A woman's body undergoes tremendous changes during pregnancy, many of which are cutaneous (i.e., relating to the skin) in nature. One such change could be pigmentation, wherein certain parts of the skin grow darker in colour due to more melanin being produced. Physiological changes in melanin pigment production, due to oestrogen stimulation and elevated levels of melanocyte-stimulating hormone, are responsible for the common pregnancy-induced pigmentary phenomena (Friedman et al, 2019), which include linea nigra, an increase in pigmentation, and melasma (pigmentation particularly in the face, otherwise known as chloasma or the ‘mask of pregnancy’) (Oakley and Stanway, 2021). Linea nigra and other forms of hyperpigmentation generally appear in the first trimester and affects up to 90% of pregnant women, particularly those of colour, while melasma typically develops in the second half of pregnancy in 70% of women (Oakley and Stanway, 2021). While melasma and hyperpigmentation are not associated with adverse physical or pathological effects to either mother or baby, the psychological and psychosocial impacts of these conditions of the expectant mother can be significant. In a Brazilian descriptive study investigating physiological dermatological changes in pregnancy, 54% of the study population reported feelings of discomfort with these changes; 41.5% reported an impact on their self-esteem, and 18.7% felt that their social life had been compromised (Silva et al, 2022). However, only 14.6% received medical advice and 14.1% underwent treatment (Silva et al, 2022). This indicates the need for information on efficacious treatment modalities that do not present risk to either the pregnant woman or her developing foetus.

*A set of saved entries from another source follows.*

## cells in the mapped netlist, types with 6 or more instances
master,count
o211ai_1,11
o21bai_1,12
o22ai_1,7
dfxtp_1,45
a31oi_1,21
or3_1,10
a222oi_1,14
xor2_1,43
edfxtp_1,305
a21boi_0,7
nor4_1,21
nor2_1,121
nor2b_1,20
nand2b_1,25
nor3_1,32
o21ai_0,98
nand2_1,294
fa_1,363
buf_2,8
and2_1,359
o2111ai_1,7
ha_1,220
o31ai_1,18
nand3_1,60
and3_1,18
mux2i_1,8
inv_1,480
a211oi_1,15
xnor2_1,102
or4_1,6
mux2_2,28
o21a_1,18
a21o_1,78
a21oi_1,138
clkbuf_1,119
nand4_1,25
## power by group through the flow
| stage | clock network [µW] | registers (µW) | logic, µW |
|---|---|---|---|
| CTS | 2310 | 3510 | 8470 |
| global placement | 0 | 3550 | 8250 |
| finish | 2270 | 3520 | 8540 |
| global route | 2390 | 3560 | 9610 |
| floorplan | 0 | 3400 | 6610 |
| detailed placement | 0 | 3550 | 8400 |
File: config.mk
export PLATFORM = sky130hd
export DESIGN_NAME = waveform_peak_overview_top
export DESIGN_NICKNAME = d
export VERILOG_FILES = /design/src/wpo_pkg.sv /design/src/waveform_peak_overview_top.sv /design/src/wpo_queue.sv /design/src/wpo_front.sv /design/src/wpo_back.sv
export SDC_FILE = /design/constraint.sdc
export NUM_CORES = 1
export LEC_CHECK = 0
export BUFFER_PORTS_ARGS = -buffer_cell sky130_fd_sc_hd__buf_2
export CORE_UTILIZATION = 30
export DETAILED_ROUTE_END_ITERATION = 12
export PLACE_DENSITY = 0.54
export SETUP_SLACK_MARGIN = 0.1
export SYNTH_ARGS = -nofsm -noshare
export SYNTH_HDL_FRONTEND = slang
export SYNTH_SLANG_ARGS = --single-unit
File: constraint.sdc
create_clock -name clk -period 13.21 [get_ports clk]
set_input_delay 1.321 -clock clk [delete_from_list [all_inputs] [get_ports clk]]
set_output_delay 1.321 -clock clk [all_outputs]
set_load 0.1 [all_outputs]
File: src/wpo_pkg.sv
// Shared types and constants for the waveform peak overview block.
// No dependencies; every other file of the block imports this package.
package wpo_pkg;

  localparam int FRAME_BITS     = 24;
  localparam int BIN_NUM_BITS   = 9;
  localparam int MAX_RESULTS    = 64;
  localparam int CNT_BITS       = $clog2(MAX_RESULTS + 1);
  localparam int QUEUE_DEPTH    = 4;
  localparam int CFG_INDEX_BITS = 2;

  localparam logic [CFG_INDEX_BITS-1:0] REG_FRAME_COUNT = 2'd0;
  localparam logic [CFG_INDEX_BITS-1:0] REG_STEREO_MODE = 2'd1;

  localparam logic [FRAME_BITS-1:0] FRAME_COUNT_RESET = 24'd8;

  typedef struct packed {
    logic full;
    logic empty;
  } q_status_t;

endpackage

File: src/waveform_peak_overview_top.sv
// Waveform peak overview: takes one frame word per cycle into a four-entry
// queue, unless in_stall is raised while that queue is full. The back part
// closes the bins that end on a frame one at a time, emitted or skipped,
// before it retires that frame; a stalled result word holds it further.
// BIN_COUNT must be a power of two. After reset and after each frame_count
// write the bin bounds are set up in the ST_MUL and ST_ADD states in turn.
// Depends on wpo_pkg, wpo_front, wpo_queue and wpo_back.
module waveform_peak_overview_top import wpo_pkg::*; #(
  parameter int BIN_COUNT   = 512,
  parameter int SAMPLE_BITS = 24
) (
  input  logic                          clk,
  input  logic                          rst,
  input  logic                          in_valid,
  output logic                          in_stall,
  input  logic signed [SAMPLE_BITS-1:0] left_sample,
  input  logic signed [SAMPLE_BITS-1:0] right_sample,
  output logic                          out_valid,
  input  logic                          out_stall,
  output logic [SAMPLE_BITS-1:0]        peak_value,
  output logic [BIN_NUM_BITS-1:0]       bin_number,
  output logic                          last_of_run,
  input  logic                          cfg_valid,
  output logic                          cfg_ready,
  input  logic [CFG_INDEX_BITS-1:0]     cfg_index,
  input  logic [FRAME_BITS-1:0]         cfg_data
);

  localparam int ENTRY_BITS = SAMPLE_BITS + FRAME_BITS;

  logic [FRAME_BITS-1:0] frame_count;
  logic                  stereo_mode;
  logic                  cfg_write;
  logic                  recalc;
  logic                  push;
  logic                  pop;
  logic [ENTRY_BITS-1:0] push_data;
  logic [ENTRY_BITS-1:0] head_data;
  q_status_t             q_status;

  assign cfg_ready = 1'b1;
  assign cfg_write = cfg_valid && cfg_ready;
  assign recalc    = cfg_write && (cfg_index == REG_FRAME_COUNT);

  always_ff @(posedge clk) begin
    if (rst) begin
      frame_count <= FRAME_COUNT_RESET;
      stereo_mode <= 1'b0;
    end else if (cfg_write) begin
      if (cfg_index == REG_FRAME_COUNT) begin
        frame_count <= cfg_data;
      end else if (cfg_index == REG_STEREO_MODE) begin
        stereo_mode <= cfg_data[0];
      end
    end
  end

  wpo_front #(.SAMPLE_BITS(SAMPLE_BITS)) u_front (
    .clk          (clk),
    .rst          (rst),
    .in_valid     (in_valid),
    .in_stall     (in_stall),
    .left_sample  (left_sample),
    .right_sample (right_sample),
    .stereo_mode  (stereo_mode),
    .frame_count  (frame_count),
    .q_status     (q_status),
    .push         (push),
    .push_data    (push_data)
  );

  wpo_queue #(.WIDTH(ENTRY_BITS), .DEPTH(QUEUE_DEPTH)) u_queue (
    .clk       (clk),
    .rst       (rst),
    .push      (push),
    .push_data (push_data),
    .pop       (pop),
    .head_data (head_data),
    .status    (q_status)
  );

  wpo_back #(.BIN_COUNT(BIN_COUNT), .SAMPLE_BITS(SAMPLE_BITS)) u_back (
    .clk         (clk),
    .rst         (rst),
    .recalc      (recalc),
    .frame_count (frame_count),
    .head_data   (head_data),
    .q_status    (q_status),
    .pop         (pop),
    .out_valid   (out_valid),
    .out_stall   (out_stall),
    .peak_value  (peak_value),
    .bin_number  (bin_number),
    .last_of_run (last_of_run)
  );

endmodule

File: src/wpo_queue.sv
// Small register FIFO between the front and back parts.
// Depends on wpo_pkg for the status struct.
module wpo_queue import wpo_pkg::*; #(
  parameter int WIDTH = 48,
  parameter int DEPTH = 4
) (
  input  logic             clk,
  input  logic             rst,
  input  logic             push,
  input  logic [WIDTH-1:0] push_data,
  input  logic             pop,
  output logic [WIDTH-1:0] head_data,
  output q_status_t        status
);

  localparam int PTR_BITS = $clog2(DEPTH);

  logic [WIDTH-1:0]  entries [DEPTH];
  logic [PTR_BITS:0] wr_ptr;
  logic [PTR_BITS:0] rd_ptr;
  logic              do_push;
  logic              do_pop;

  assign status.empty = (wr_ptr == rd_ptr);
  assign status.full  = (wr_ptr[PTR_BITS] != rd_ptr[PTR_BITS]) &&
                        (wr_ptr[PTR_BITS-1:0] == rd_ptr[PTR_BITS-1:0]);
  assign do_push   = push && !status.full;
  assign do_pop    = pop && !status.empty;
  assign head_data = entries[rd_ptr[PTR_BITS-1:0]];

  always_ff @(posedge clk) begin
    if (rst) begin
      wr_ptr <= '0;
      rd_ptr <= '0;
    end else begin
      if (do_push) begin
        wr_ptr <= wr_ptr + 1'b1;
      end
      if (do_pop) begin
        rd_ptr <= rd_ptr + 1'b1;
      end
    end
  end

  always_ff @(posedge clk) begin
    if (do_push) begin
      entries[wr_ptr[PTR_BITS-1:0]] <= push_data;
    end
  end

endmodule

File: src/wpo_front.sv
// Front part: takes input words, down-mixes, forms the magnitude and
// drops frames past the end. Depends on wpo_pkg.
module wpo_front import wpo_pkg::*; #(
  parameter int SAMPLE_BITS = 24
) (
  input  logic                         clk,
  input  logic                         rst,
  input  logic                         in_valid,
  output logic                         in_stall,
  input  logic signed [SAMPLE_BITS-1:0] left_sample,
  input  logic signed [SAMPLE_BITS-1:0] right_sample,
  input  logic                         stereo_mode,
  input  logic [FRAME_BITS-1:0]        frame_count,
  input  q_status_t                    q_status,
  output logic                         push,
  output logic [SAMPLE_BITS+FRAME_BITS-1:0] push_data
);

  logic [FRAME_BITS-1:0]  frame_index;
  logic signed [SAMPLE_BITS:0] left_ext;
  logic signed [SAMPLE_BITS:0] right_ext;
  logic signed [SAMPLE_BITS:0] sum;
  logic [SAMPLE_BITS-1:0] mix;
  logic [SAMPLE_BITS-1:0] mag;
  logic                   accept;

  assign left_ext  = {left_sample[SAMPLE_BITS-1], left_sample};
  assign right_ext = stereo_mode ? {right_sample[SAMPLE_BITS-1], right_sample} : left_ext;
  assign sum       = left_ext + right_ext;
  assign mix       = sum[SAMPLE_BITS:1];
  assign mag       = mix[SAMPLE_BITS-1] ? (~mix + 1'b1) : mix;

  assign in_stall  = q_status.full;
  assign accept    = in_valid && !in_stall;
  assign push      = accept && (frame_index < frame_count);
  assign push_data = {mag, frame_index};

  always_ff @(posedge clk) begin
    if (rst) begin
      frame_index <= '0;
    end else if (push) begin
      frame_index <= frame_index + 1'b1;
    end
  end

endmodule

File: src/wpo_back.sv
// Back part: walks the bin bounds for each queued frame, keeps the running
// peak and drives the output register. Depends on wpo_pkg.
module wpo_back import wpo_pkg::*; #(
  parameter int BIN_COUNT   = 512,
  parameter int SAMPLE_BITS = 24
) (
  input  logic                          clk,
  input  logic                          rst,
  input  logic                          recalc,
  input  logic [FRAME_BITS-1:0]         frame_count,
  input  logic [SAMPLE_BITS+FRAME_BITS-1:0] head_data,
  input  q_status_t                     q_status,
  output logic                          pop,
  output logic                          out_valid,
  input  logic                          out_stall,
  output logic [SAMPLE_BITS-1:0]        peak_value,
  output logic [BIN_NUM_BITS-1:0]       bin_number,
  output logic                          last_of_run
);

  localparam int BIN_BITS = $clog2(BIN_COUNT);
  localparam int KW       = BIN_BITS + 1;
  localparam int AW       = KW + FRAME_BITS;
  localparam int EW       = FRAME_BITS + 1;

  localparam logic [1:0] ST_MUL = 2'd0;
  localparam logic [1:0] ST_ADD = 2'd1;
  localparam logic [1:0] ST_RUN = 2'd2;

  logic [1:0]             state;
  logic [KW-1:0]          current_bin;
  logic [AW-1:0]          acc_start;
  logic [AW-1:0]          acc_end;
  logic [AW-1:0]          bin_product;
  logic [SAMPLE_BITS-1:0] running_peak;
  logic                   fresh;
  logic [CNT_BITS-1:0]    count;
  logic                   pend_valid;
  logic [SAMPLE_BITS-1:0] pend_peak;
  logic [KW-1:0]          pend_bin;

  logic [SAMPLE_BITS-1:0] mag;
  logic [FRAME_BITS-1:0]  frame;
  logic [EW-1:0]          frame_ext;
  logic [EW-1:0]          frame_plus;
  logic [EW-1:0]          start_f;
  logic [EW-1:0]          end_f;
  logic [SAMPLE_BITS-1:0] peak_eff;
  logic                   close;
  logic                   emit;
  logic                   out_free;
  logic                   advance;
  logic                   load_out;

  assign mag        = head_data[SAMPLE_BITS+FRAME_BITS-1:FRAME_BITS];
  assign frame      = head_data[FRAME_BITS-1:0];
  assign frame_ext  = {1'b0, frame};
  assign frame_plus = frame_ext + 1'b1;
  assign start_f    = acc_start[AW-1:BIN_BITS];
  assign end_f      = acc_end[AW-1:BIN_BITS];
  assign bin_product = {{FRAME_BITS{1'b0}}, current_bin} * {{KW{1'b0}}, frame_count};

  assign peak_eff = (fresh && (mag > running_peak)) ? mag : running_peak;
  assign close    = !current_bin[KW-1] &&
                    ((end_f == start_f) ? (start_f <= frame_ext) : (end_f <= frame_plus));
  assign emit     = (count < CNT_BITS'(MAX_RESULTS));
  assign out_free = !out_valid || !out_stall;
  assign advance  = (state == ST_RUN) && !q_status.empty && (!pend_valid || out_free);
  assign pop      = advance && !close;
  assign load_out = advance && pend_valid && (!close || emit);

  always_ff @(posedge clk) begin
    if (rst) begin
      state        <= ST_MUL;
      current_bin  <= '0;
      running_peak <= '0;
      fresh        <= 1'b1;
      count        <= '0;
      pend_valid   <= 1'b0;
      out_valid    <= 1'b0;
    end else begin
      if (load_out) begin
        out_valid <= 1'b1;
      end else if (!out_stall) begin
        out_valid <= 1'b0;
      end
      if (recalc) begin
        state <= ST_MUL;
      end else begin
        unique case (state)
          ST_MUL: begin
            state <= ST_ADD;
          end
          ST_ADD: begin
            state <= ST_RUN;
          end
          ST_RUN: begin
            if (advance) begin
              if (close) begin
                fresh        <= 1'b0;
                running_peak <= (end_f <= frame_ext) ? mag : '0;
                current_bin  <= current_bin + 1'b1;
                if (emit) begin
                  count      <= count + 1'b1;
                  pend_valid <= 1'b1;
                end
              end else begin
                fresh        <= 1'b1;
                running_peak <= peak_eff;
                count        <= '0;
                pend_valid   <= 1'b0;
              end
            end
          end
          default: begin
            state <= ST_MUL;
          end
        endcase
      end
    end
  end

  always_ff @(posedge clk) begin
    if (state == ST_MUL) begin
      acc_start <= bin_product;
    end else if (state == ST_ADD) begin
      acc_end <= acc_start + {{KW{1'b0}}, frame_count};
    end else if (advance && close) begin
      acc_start <= acc_end;
      acc_end   <= acc_end + {{KW{1'b0}}, frame_count};
    end
    if (advance && close && emit) begin
      pend_peak <= peak_eff;
      pend_bin  <= current_bin;
    end
    if (load_out) begin
      peak_value  <= pend_peak;
      bin_number  <= BIN_NUM_BITS'(pend_bin);
      last_of_run <= !close;
    end
  end

endmodule

==> flow_summary.json <==
{
  "clock.fmax_mhz": 140.1,
  "yosysWarnings": 0,
  "met2_length_um": 38470,
  "fp.dieW_um": 320.5,
  "synth_nets": 3382,
  "min_from": "u_back.pend_bin[2]",
  "hpwl_um": 58310,
  "fin_cells": 4346,
  "dp_cells": 4261,
  "dr.pass1.iters": 6,
  "yosys-top-cells-area": "edfxtp_1 32%, fa_1 12%, ha_1 10%",
  "r2r_start": "u_back.current_bin[9]",
  "cts-hold-fix-buffers": 0,
  "cts_buffers": 46,
  "worstSkewPairLatency_ns": 0.63,
  "critPathLaunch": "u_back.current_bin[9]",
  "fin_crit_ns": 7.136,
  "power_density_nw_per_um2": 117.0,
  "areaGrowthSynthToFinish_pct": 12.18,
  "grt_start_max_net_pins": 68,
  "first_iter_violations": 1590,
  "ys_seq_area_frac": 0.3905,
  "synth_area_leader_cell": "edfxtp_1",
  "power.total_mw": 3.995,
  "holdCritPathClass": "register to register",
  "routedWlPerCell_um": 18.05,
  "antenna_found_initial": 2,
  "grt_usage": 0.1549,
  "whs_ns": 0.4100,
  "cp-start-kind": "register",
  "syn-cell-area_um2": 30430,
  "fin_tns_setup_ns": 0,
  "cts_buffer_depth": 3,
  "cp_data_arrival_time_ns": 7.49,
  "fp-row-count": 116,
  "register_area_um2": 11890,
  "multi_input_area_um2": 17080,
  "cp-end-kind": "register",
  "initial_core_util": 0.3034,
  "nets": 3454,
  "fillCellCount": 10170,
  "numPortBuffers": 114,
  "grt_pass1_wl_um": 124600,
  "synth.avg_cell_area_um2": 10.56,
  "cp_max_fo": 17,
  "synth.top_cell.area_share": 0.3227,
  "drc_errors": 0,
  "synth-seq-cells": 430,
  "slew-limit-headroom": 0.1905,
  "yosys.cell_types.count": 85,
  "via_count": 21040,
  "hold_viol": 0,
  "cap_viol_max_count": 0,
  "routed_wl_um": 78460,
  "vias_per_cell": 4.840,
  "wl_met3_um": 2534,
  "fin_crit_sh": 0.5402,
  "synthCells": 2880,
  "synth-main-ff-cell": "edfxtp_1",
  "n_antenna_cell": 0,
  "die-area_um2": 102700,
  "rsz0062_at_grt": "false",
  "crit_type": "register to register",
  "gp_congestion": 0.8542,
  "status": "completed",
  "drive_above_1_share": 0.1114,
  "grt_pass1_vias": 21540,
  "met1_length_um": 36050,
  "h-tree-depth": 2,
  "design.core.area_um2": 100300,
  "worst_pin_slew_ns": 1.213,
  "overflow": 0,
  "clk_pin_slew_ns": 0.07,
  "async_flop_share": 0,
  "drv_slew": 0,
  "cts-root-buf": "clkbuf_16",
  "routed.top_layer": "met5",
  "clock_skew_ns": 0.03273,
  "utilization": 0.3403,
  "io_pins": 116,
  "required_ns": 13.56,
  "leakage_nw": 14.26,
  "cts_sinks": 430,
  "vdd_ir_drop_max_mv": 0.08096,
  "setup_viol": 0,
  "tritoncts": "done",
  "synth_edf_count": 327,
  "cts_setup_buffers": 0,
  "die_h_um": 320.5,
  "ant_nets": 0,
  "post_cts_resized": 0
}
==> cell usage in the layout, fill, tap and decap left out, types with 32 or more instances in the layout <==
cell,count
inv_1,277
clkbuf_16,46
nand2_1,388
dfxtp_1,101
nand3_1,44
mux4_2,48
xor2_1,55
buf_4,32
nor2_1,158
buf_2,113
o21ai_0,95
edfxtp_1,327
a21o_1,75
and2_1,101
nand4_1,33
a21oi_1,136
fa_1,176
xnor2_1,110
ha_1,247
==> stage by stage <==
step / worst slack, ns / cell area [um^2]
6_report: 6.075 / 34130
5_1_grt: 5.619 / 34130
4_1_cts: 6.095 / 34130
3_5_place_dp: 6.117 / 32520
3_3_place_gp: 6.219 / 32520
2_1_floorplan: 7.001 / 30430
==> critical path: stages (launching register included) <==
cell,delay [ns]
dfxtp_1,0.57
clkinv_1,0.65
nor2_1,0.35
fa_1,0.45
fa_1,0.52
fa_1,0.52
fa_1,0.54
inv_1,0.06
fa_1,0.53
inv_1,0.04
ha_1,0.34
and3_1,0.25
a221o_1,0.40
a21o_1,0.18
a221oi_1,0.69
o31ai_1,0.25
a211oi_1,0.31
xnor2_1,0.15
o21ai_1,0.07
==> state kept, by name, summed over array words and instances (netlist names), 9 cells and up, named ones only <==
signal and count:
u_queue.entries 192, u_front.frame_index 24, u_back.current_bin 10, u_back.running_peak 24, u_back.acc_start 34, u_back.pend_peak 24, u_back.bin_number 9, u_back.pend_bin 9
u_back.peak_value 24, frame_count 24, u_back.acc_end 34
==> path summary, 6_finish.rpt <==
check	end	slack, ns	cells past startpoint
max	u_back.acc_start[33]	6.07	18
min	u_back.bin_number[2]	0.41	0
max reg2reg	u_back.acc_start[33]	6.07	18
min reg2reg	u_back.bin_number[2]	0.41	0
==> cell type report <==
cell class / count / share of cell area
inverter: 280 / 0.03079
multi-input combinational: 2049 / 0.5003
tap: 1357 / 0.04974
clock buffer: 64 / 0.03776
clock inverter: 21 / 0.009531
timing repair buffer: 145 / 0.02361
sequential: 430 / 0.3482
==> synthesized netlist by cell type, drive strengths merged, types with 18 or more instances <==
cell type    n
nand2      388
edfxtp     327
inv        277
ha         247
fa         176
nor2       160
a21oi      137
xnor2      110
o21ai      107
and2       106
clkbuf     105
dfxtp      103
a21o        76
xor2        56
mux4        48
nand3       44
nand4       33
mux2        29
a211oi      28
nor3        25
a22o        24
nand2b      20
nor2b       19
and3        18
mux2i       18
==> routing by layer <==
metal,GRT usage,vias to the layer above
met5,0,-
met4,0.03530,2
met3,0.01591,82
met2,0.2682,312
met1,0.2073,10480
li1,-,10160
==> report_power, final <==
group / switching, mW / internal [mW] / total (mW)
Clock: 0.578 / 0.794 / 1.37
Combinational: 0.544 / 0.344 / 0.889
Sequential: 0.0951 / 1.64 / 1.73
==> cells by family after synthesis <==
group | after synthesis | share of synthesized area
flops | 430 | 0.3905
xor+xnor | 166 | 0.04803
other cells | 1 | 0.0001232
compound gates | 501 | 0.1100
simple gates | 863 | 0.1316
fa+ha+maj | 423 | 0.2174
buf+inv | 401 | 0.05025
mux | 95 | 0.05218
Power figures use the tool's default switching activity.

Ensuring safety in pregnancy: a review of the options
Because of the lack of studies and data on the treatment of pregnant women with melasma and hyperpigmentation, treatment is usually deferred until after birth, when any skin changes incurred during pregnancy may naturally disappear post-partum and when treatment risks are not as significant. However, there are some therapeutic options for those who are pregnant (Trivedi and Murase, 2023). Topical agents and chemical peels are widely used for the treatment of melasma and hyperpigmentation; however, the safety of these modalities for pregnant women requires further research, although it is generally agreed that some topical agents and chemical peels are largely suitable during pregnancy and lactation. Since 1979, the US Food and Drug Administration has assessed the safety and usability of medications in pregnancy and lactation and assigned one of five letter designations—A, B, C, D and X—in accordance with their degree of safety; while technically having been replaced by newer classification systems, this original system is still heavily referenced in the literature (Trivedi and Murase, 2023). These former categories were:
- Category A: Adequate and well-controlled studies have failed to demonstrate a risk to the foetus in the first trimester of pregnancy (and there is no evidence of risk in later trimesters);
- Category B: Animal reproduction studies have failed to demonstrate a risk to the foetus and there are no adequate and well-controlled studies in pregnant women;
- Category C: Animal reproduction studies have shown an adverse effect on the foetus and there are no adequate and well-controlled studies in humans, but potential benefits may warrant use of the drugs in pregnant women despite potential risks;
- Category D: There is positive evidence of human foetal risk based on adverse reaction data from investigational or marketing experience or studies in humans, but potential benefits may warrant use of the drug in pregnant women despite potential risks;
- Category X: Studies in animals or humans have demonstrated foetal abnormalities and/or there is positive evidence of human foetal risk based on adverse reaction data from investigational or marketing experience, and the risks involved in use of the drug in pregnant women clearly outweigh potential benefits (Mospan, 2016).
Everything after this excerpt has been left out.